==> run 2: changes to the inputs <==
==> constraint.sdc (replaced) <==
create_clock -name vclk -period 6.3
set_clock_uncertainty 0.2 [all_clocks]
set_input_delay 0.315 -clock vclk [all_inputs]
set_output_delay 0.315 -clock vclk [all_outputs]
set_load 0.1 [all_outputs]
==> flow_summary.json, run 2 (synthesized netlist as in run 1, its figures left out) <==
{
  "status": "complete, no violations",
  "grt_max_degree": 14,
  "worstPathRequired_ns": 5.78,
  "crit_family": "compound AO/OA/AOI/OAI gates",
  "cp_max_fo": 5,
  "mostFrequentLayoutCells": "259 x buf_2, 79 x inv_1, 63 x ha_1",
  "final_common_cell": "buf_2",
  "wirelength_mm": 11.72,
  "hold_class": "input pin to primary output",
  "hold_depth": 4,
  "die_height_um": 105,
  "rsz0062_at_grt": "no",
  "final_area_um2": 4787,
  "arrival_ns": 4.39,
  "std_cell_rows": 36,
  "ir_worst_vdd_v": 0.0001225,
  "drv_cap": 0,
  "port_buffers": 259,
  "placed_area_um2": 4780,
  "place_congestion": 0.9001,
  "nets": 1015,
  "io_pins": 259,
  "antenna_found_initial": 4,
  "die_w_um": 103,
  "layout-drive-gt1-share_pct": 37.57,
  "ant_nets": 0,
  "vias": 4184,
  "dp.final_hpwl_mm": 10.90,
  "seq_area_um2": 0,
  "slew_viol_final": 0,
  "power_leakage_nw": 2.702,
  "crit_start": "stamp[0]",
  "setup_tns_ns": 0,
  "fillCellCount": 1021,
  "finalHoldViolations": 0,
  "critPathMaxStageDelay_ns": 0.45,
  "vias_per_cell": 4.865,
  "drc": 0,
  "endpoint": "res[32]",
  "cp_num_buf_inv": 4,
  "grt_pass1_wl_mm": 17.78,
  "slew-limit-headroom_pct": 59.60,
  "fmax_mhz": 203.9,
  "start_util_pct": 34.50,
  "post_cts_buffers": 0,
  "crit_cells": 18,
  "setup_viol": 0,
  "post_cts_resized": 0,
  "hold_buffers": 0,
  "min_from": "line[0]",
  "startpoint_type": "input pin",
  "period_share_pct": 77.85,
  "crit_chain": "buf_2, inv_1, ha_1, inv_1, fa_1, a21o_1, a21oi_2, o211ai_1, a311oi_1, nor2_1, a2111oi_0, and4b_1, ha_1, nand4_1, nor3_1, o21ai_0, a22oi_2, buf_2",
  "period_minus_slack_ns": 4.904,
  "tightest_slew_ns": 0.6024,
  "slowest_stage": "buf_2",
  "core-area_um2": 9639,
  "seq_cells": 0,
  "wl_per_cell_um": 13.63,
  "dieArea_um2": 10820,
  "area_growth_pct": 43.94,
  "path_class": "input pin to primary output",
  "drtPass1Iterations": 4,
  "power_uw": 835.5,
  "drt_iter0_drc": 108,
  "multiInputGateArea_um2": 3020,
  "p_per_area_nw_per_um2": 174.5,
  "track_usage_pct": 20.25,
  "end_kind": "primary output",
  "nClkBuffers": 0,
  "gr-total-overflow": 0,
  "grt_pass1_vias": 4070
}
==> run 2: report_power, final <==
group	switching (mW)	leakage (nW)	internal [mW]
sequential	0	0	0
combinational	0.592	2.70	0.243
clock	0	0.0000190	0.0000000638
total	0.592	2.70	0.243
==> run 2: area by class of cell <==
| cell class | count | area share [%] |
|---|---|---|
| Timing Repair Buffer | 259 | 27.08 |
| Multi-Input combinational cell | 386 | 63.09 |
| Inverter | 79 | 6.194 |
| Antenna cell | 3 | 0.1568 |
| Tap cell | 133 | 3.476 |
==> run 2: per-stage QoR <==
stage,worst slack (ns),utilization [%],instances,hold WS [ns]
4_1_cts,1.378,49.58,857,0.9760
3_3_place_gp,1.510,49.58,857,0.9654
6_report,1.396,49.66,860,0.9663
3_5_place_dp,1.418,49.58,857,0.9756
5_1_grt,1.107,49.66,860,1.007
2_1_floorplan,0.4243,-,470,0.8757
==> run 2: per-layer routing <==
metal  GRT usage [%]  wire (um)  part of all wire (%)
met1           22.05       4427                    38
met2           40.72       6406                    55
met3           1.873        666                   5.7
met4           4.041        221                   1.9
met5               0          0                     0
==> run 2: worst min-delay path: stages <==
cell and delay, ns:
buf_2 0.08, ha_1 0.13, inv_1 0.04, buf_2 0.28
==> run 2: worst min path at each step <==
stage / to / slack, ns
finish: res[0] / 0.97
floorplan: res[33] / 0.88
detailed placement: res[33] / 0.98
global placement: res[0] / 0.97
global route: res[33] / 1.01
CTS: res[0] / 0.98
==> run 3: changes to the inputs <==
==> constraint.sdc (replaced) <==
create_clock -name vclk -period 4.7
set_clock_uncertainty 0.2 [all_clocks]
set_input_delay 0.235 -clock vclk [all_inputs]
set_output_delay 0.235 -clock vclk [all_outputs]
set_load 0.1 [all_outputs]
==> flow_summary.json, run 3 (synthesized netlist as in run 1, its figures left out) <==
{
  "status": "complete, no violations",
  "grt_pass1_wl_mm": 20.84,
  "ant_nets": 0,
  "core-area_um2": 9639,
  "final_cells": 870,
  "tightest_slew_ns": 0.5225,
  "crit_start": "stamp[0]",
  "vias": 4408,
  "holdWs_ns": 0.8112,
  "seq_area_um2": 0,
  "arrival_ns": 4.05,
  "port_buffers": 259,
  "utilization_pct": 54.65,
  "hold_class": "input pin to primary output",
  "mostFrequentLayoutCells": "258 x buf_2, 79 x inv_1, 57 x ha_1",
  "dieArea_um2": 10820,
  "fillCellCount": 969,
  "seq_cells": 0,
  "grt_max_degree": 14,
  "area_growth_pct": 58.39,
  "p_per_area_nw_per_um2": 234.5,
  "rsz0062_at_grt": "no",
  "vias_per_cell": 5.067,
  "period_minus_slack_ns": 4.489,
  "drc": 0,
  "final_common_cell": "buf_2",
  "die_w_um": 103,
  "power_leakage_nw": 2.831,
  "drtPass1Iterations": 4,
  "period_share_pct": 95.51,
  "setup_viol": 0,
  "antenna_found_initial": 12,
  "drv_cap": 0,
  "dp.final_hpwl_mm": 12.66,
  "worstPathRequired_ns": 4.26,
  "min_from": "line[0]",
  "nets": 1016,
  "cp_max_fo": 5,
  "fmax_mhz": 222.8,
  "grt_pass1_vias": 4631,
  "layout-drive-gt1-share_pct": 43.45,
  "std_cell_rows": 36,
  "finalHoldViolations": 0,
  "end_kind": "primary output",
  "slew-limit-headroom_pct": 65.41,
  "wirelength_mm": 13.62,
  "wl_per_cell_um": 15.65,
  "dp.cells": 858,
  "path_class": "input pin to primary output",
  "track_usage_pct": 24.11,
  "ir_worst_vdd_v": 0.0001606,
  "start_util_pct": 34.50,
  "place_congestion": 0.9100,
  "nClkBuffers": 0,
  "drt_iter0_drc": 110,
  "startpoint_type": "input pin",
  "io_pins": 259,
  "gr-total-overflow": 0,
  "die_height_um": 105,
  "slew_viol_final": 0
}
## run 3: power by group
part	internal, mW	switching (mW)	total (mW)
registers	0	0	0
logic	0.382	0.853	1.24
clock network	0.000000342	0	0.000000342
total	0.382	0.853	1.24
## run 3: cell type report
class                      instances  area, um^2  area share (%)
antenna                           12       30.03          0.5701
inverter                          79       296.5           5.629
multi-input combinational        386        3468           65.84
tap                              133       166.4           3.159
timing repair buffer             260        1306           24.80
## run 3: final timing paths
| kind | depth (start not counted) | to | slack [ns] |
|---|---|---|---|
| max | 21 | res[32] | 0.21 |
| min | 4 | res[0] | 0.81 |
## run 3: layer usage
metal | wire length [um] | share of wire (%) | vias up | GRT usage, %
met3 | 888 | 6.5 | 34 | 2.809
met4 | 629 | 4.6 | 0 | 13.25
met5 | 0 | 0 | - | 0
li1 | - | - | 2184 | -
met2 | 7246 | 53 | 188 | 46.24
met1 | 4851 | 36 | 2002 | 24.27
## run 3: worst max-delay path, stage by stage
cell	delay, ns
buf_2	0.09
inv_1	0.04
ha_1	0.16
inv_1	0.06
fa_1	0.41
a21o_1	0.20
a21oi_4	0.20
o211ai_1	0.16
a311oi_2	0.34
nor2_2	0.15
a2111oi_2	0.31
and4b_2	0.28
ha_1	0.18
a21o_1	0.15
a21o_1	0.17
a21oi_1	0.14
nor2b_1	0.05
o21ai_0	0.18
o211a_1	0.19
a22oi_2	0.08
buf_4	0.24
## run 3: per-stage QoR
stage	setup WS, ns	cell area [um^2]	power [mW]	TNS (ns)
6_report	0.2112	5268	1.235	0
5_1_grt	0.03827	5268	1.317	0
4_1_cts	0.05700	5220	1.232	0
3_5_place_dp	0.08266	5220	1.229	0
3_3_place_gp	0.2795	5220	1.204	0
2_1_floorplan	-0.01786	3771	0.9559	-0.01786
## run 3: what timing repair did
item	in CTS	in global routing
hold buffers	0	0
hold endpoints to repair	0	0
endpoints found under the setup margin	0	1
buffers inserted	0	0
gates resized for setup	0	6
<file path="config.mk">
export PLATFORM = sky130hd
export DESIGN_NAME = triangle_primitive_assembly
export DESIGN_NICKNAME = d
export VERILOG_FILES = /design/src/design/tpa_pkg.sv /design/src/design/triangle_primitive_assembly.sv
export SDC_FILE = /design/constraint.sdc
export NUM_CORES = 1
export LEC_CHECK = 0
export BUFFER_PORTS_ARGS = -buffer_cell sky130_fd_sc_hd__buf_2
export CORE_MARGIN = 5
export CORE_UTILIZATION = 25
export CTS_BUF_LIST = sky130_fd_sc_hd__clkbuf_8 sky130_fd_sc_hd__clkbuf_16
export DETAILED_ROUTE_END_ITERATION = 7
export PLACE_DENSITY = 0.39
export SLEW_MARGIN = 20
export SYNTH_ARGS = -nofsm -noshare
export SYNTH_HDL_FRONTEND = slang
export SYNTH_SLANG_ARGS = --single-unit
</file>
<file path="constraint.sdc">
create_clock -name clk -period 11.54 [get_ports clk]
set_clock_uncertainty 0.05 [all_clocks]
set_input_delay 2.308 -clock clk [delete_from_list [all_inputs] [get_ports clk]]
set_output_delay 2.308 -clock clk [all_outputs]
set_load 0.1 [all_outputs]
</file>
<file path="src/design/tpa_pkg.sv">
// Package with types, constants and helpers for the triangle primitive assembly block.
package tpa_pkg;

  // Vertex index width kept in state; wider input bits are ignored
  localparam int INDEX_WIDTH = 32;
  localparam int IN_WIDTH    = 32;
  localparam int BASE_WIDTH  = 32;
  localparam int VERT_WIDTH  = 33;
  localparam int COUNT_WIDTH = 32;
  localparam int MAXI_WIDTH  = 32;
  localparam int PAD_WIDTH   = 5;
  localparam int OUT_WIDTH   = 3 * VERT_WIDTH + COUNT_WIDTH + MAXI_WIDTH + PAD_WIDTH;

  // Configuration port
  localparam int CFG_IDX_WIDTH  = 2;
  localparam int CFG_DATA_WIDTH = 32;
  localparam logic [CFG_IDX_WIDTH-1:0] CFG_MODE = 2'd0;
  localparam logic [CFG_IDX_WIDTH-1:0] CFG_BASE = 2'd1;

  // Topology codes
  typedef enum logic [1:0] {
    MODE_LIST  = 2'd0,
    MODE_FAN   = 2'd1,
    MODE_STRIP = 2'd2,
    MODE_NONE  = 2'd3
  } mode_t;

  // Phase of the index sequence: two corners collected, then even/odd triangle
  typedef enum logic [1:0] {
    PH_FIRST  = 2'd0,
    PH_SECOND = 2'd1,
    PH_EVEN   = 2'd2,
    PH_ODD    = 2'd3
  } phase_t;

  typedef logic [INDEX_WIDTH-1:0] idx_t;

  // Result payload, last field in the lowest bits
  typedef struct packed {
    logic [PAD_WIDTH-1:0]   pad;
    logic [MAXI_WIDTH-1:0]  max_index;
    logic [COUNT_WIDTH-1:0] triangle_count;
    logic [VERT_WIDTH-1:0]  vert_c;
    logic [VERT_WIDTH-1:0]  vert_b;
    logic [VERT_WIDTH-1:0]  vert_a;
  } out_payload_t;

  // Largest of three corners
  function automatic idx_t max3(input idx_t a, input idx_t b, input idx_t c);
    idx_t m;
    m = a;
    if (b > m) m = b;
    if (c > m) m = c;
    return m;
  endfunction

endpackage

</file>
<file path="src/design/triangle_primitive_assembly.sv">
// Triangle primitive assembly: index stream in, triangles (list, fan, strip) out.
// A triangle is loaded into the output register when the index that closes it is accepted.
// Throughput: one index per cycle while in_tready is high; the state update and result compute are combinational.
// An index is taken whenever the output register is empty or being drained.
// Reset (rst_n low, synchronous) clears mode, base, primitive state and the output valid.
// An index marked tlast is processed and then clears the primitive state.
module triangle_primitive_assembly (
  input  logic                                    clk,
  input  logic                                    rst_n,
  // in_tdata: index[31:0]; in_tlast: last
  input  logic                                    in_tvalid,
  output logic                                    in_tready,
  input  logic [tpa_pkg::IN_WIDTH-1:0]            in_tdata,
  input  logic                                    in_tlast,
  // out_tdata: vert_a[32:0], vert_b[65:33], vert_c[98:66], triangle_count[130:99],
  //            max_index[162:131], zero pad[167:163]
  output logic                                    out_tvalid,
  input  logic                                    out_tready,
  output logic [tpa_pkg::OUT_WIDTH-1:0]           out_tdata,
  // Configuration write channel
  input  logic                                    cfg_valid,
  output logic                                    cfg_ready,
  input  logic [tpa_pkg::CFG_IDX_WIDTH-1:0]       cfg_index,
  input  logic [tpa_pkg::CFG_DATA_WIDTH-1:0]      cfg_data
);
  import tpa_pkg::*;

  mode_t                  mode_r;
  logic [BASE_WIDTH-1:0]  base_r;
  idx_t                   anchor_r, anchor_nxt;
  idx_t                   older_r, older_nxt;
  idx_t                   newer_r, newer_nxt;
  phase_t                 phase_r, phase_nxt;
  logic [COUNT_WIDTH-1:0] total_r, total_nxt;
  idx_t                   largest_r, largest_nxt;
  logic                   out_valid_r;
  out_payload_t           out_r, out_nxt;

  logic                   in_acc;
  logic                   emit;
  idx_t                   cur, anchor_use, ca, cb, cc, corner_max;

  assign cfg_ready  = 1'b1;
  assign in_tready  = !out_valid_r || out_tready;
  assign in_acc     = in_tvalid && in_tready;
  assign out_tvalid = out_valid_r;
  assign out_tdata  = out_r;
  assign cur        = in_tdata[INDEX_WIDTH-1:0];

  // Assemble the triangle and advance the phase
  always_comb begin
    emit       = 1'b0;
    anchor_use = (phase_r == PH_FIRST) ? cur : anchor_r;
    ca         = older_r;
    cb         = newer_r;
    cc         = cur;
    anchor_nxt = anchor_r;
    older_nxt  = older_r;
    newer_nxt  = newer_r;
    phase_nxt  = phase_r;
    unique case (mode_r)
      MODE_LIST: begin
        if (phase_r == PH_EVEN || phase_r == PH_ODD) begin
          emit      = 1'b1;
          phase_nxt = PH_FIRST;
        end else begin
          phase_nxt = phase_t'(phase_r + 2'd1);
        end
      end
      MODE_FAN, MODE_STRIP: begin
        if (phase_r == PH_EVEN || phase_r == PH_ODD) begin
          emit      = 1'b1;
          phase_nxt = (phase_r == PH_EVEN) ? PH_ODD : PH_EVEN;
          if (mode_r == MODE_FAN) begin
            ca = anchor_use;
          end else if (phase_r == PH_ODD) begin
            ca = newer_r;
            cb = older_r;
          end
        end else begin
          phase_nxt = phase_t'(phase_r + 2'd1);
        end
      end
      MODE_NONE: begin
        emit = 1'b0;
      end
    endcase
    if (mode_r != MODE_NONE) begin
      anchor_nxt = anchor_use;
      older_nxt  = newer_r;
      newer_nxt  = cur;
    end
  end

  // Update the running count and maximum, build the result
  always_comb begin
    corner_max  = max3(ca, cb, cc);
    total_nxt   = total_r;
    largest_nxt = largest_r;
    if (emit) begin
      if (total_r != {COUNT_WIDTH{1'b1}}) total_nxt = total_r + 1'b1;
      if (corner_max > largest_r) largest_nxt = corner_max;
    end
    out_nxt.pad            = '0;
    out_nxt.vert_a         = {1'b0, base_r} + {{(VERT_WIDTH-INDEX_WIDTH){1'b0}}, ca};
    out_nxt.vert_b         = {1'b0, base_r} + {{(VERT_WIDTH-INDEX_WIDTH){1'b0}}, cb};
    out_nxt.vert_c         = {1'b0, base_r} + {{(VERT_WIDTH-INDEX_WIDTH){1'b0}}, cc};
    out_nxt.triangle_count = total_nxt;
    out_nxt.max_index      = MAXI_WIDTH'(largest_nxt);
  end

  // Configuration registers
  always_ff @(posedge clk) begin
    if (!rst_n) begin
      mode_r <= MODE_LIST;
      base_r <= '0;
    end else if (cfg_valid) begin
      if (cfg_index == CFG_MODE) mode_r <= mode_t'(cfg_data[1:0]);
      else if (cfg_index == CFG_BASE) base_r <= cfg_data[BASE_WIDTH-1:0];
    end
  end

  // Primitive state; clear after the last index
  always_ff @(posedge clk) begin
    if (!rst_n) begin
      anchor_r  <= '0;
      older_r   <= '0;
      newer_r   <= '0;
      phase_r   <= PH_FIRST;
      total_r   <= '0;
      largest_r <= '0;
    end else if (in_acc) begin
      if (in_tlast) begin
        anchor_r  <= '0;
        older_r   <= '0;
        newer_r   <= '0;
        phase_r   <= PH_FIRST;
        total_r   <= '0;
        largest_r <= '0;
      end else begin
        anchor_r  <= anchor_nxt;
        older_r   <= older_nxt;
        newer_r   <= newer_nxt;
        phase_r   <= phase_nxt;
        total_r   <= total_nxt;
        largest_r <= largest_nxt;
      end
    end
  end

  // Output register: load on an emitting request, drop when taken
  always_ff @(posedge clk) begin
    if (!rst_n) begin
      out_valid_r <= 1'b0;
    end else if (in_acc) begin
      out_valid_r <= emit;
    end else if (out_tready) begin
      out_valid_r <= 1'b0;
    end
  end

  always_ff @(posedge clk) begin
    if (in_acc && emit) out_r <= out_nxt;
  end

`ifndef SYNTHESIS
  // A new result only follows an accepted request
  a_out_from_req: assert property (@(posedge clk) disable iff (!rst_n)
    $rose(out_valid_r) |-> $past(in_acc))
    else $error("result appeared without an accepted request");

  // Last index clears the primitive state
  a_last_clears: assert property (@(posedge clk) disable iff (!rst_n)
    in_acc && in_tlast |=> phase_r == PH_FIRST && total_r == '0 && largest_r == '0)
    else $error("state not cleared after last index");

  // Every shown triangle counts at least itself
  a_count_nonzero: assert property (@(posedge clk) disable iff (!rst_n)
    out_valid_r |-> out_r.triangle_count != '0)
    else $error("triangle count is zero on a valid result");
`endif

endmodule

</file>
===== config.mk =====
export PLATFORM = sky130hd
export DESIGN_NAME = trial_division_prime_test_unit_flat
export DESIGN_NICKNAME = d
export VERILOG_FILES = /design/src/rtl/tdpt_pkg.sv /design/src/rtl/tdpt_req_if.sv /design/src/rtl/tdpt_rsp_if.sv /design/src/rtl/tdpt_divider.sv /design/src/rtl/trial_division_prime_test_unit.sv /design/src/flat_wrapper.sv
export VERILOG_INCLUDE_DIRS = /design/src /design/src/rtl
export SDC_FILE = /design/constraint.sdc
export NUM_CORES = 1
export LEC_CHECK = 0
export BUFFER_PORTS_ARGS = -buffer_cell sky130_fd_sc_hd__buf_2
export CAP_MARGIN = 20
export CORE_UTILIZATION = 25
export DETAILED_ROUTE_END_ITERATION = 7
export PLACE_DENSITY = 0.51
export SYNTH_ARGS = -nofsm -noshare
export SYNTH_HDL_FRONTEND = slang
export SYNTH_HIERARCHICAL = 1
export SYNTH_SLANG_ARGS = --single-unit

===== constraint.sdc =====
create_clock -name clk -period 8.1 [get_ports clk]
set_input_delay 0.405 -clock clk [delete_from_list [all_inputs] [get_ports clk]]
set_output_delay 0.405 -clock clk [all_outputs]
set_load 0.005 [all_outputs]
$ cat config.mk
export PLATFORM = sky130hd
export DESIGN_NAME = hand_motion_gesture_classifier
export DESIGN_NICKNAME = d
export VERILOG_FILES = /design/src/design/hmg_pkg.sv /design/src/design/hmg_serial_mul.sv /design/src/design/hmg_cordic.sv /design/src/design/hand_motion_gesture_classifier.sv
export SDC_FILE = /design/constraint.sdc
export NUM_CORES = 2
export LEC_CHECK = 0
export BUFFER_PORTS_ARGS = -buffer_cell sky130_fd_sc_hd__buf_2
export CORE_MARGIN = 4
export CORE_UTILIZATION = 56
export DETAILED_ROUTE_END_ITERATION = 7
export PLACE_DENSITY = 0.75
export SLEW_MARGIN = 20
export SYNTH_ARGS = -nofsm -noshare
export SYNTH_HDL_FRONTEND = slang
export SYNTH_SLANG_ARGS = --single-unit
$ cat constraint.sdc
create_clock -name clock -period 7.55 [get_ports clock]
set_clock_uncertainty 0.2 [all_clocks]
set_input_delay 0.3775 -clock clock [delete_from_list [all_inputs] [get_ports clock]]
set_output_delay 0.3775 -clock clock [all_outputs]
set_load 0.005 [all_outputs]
--
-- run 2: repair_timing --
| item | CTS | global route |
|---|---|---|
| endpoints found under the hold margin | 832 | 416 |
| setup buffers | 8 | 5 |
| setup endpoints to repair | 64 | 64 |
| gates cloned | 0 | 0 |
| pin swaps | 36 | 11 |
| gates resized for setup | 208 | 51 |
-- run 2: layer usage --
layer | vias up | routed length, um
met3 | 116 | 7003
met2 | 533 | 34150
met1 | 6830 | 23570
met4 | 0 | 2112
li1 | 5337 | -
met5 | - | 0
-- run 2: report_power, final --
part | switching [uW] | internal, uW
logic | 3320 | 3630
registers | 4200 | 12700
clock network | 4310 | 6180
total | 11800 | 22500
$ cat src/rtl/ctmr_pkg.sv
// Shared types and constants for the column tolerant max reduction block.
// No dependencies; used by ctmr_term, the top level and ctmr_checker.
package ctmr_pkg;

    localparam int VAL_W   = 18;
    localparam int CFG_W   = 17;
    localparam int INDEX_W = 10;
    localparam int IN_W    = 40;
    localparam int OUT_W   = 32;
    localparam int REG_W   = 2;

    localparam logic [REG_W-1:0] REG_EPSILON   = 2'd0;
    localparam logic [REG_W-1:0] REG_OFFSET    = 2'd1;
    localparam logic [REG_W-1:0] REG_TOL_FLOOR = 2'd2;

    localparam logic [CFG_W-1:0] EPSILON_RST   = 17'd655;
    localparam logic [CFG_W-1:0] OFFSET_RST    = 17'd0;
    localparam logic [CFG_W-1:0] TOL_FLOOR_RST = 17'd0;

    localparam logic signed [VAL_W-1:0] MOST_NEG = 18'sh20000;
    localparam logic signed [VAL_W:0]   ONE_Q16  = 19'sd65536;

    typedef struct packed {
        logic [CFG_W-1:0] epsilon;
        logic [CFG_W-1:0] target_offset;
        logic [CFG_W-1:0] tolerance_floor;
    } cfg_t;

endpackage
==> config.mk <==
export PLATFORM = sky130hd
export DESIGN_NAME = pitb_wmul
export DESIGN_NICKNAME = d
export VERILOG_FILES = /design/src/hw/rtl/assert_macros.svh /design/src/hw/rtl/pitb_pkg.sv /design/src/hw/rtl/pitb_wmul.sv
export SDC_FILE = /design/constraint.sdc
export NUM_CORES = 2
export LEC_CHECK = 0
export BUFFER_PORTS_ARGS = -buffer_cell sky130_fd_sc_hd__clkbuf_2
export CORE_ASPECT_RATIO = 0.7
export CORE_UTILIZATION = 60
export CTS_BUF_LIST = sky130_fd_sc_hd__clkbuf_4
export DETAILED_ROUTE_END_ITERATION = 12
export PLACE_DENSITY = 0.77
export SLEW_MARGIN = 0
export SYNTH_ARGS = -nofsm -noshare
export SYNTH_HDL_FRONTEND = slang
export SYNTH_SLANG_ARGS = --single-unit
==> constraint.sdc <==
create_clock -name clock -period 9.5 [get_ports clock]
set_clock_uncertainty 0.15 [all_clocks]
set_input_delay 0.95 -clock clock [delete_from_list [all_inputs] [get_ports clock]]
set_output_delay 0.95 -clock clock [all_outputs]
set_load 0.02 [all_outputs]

## EXERCISE INSTRUCTIONS
Provide the number of lines in the listing where the string "placement" is found, and nothing besides.

## COMPLETED EXERCISE
2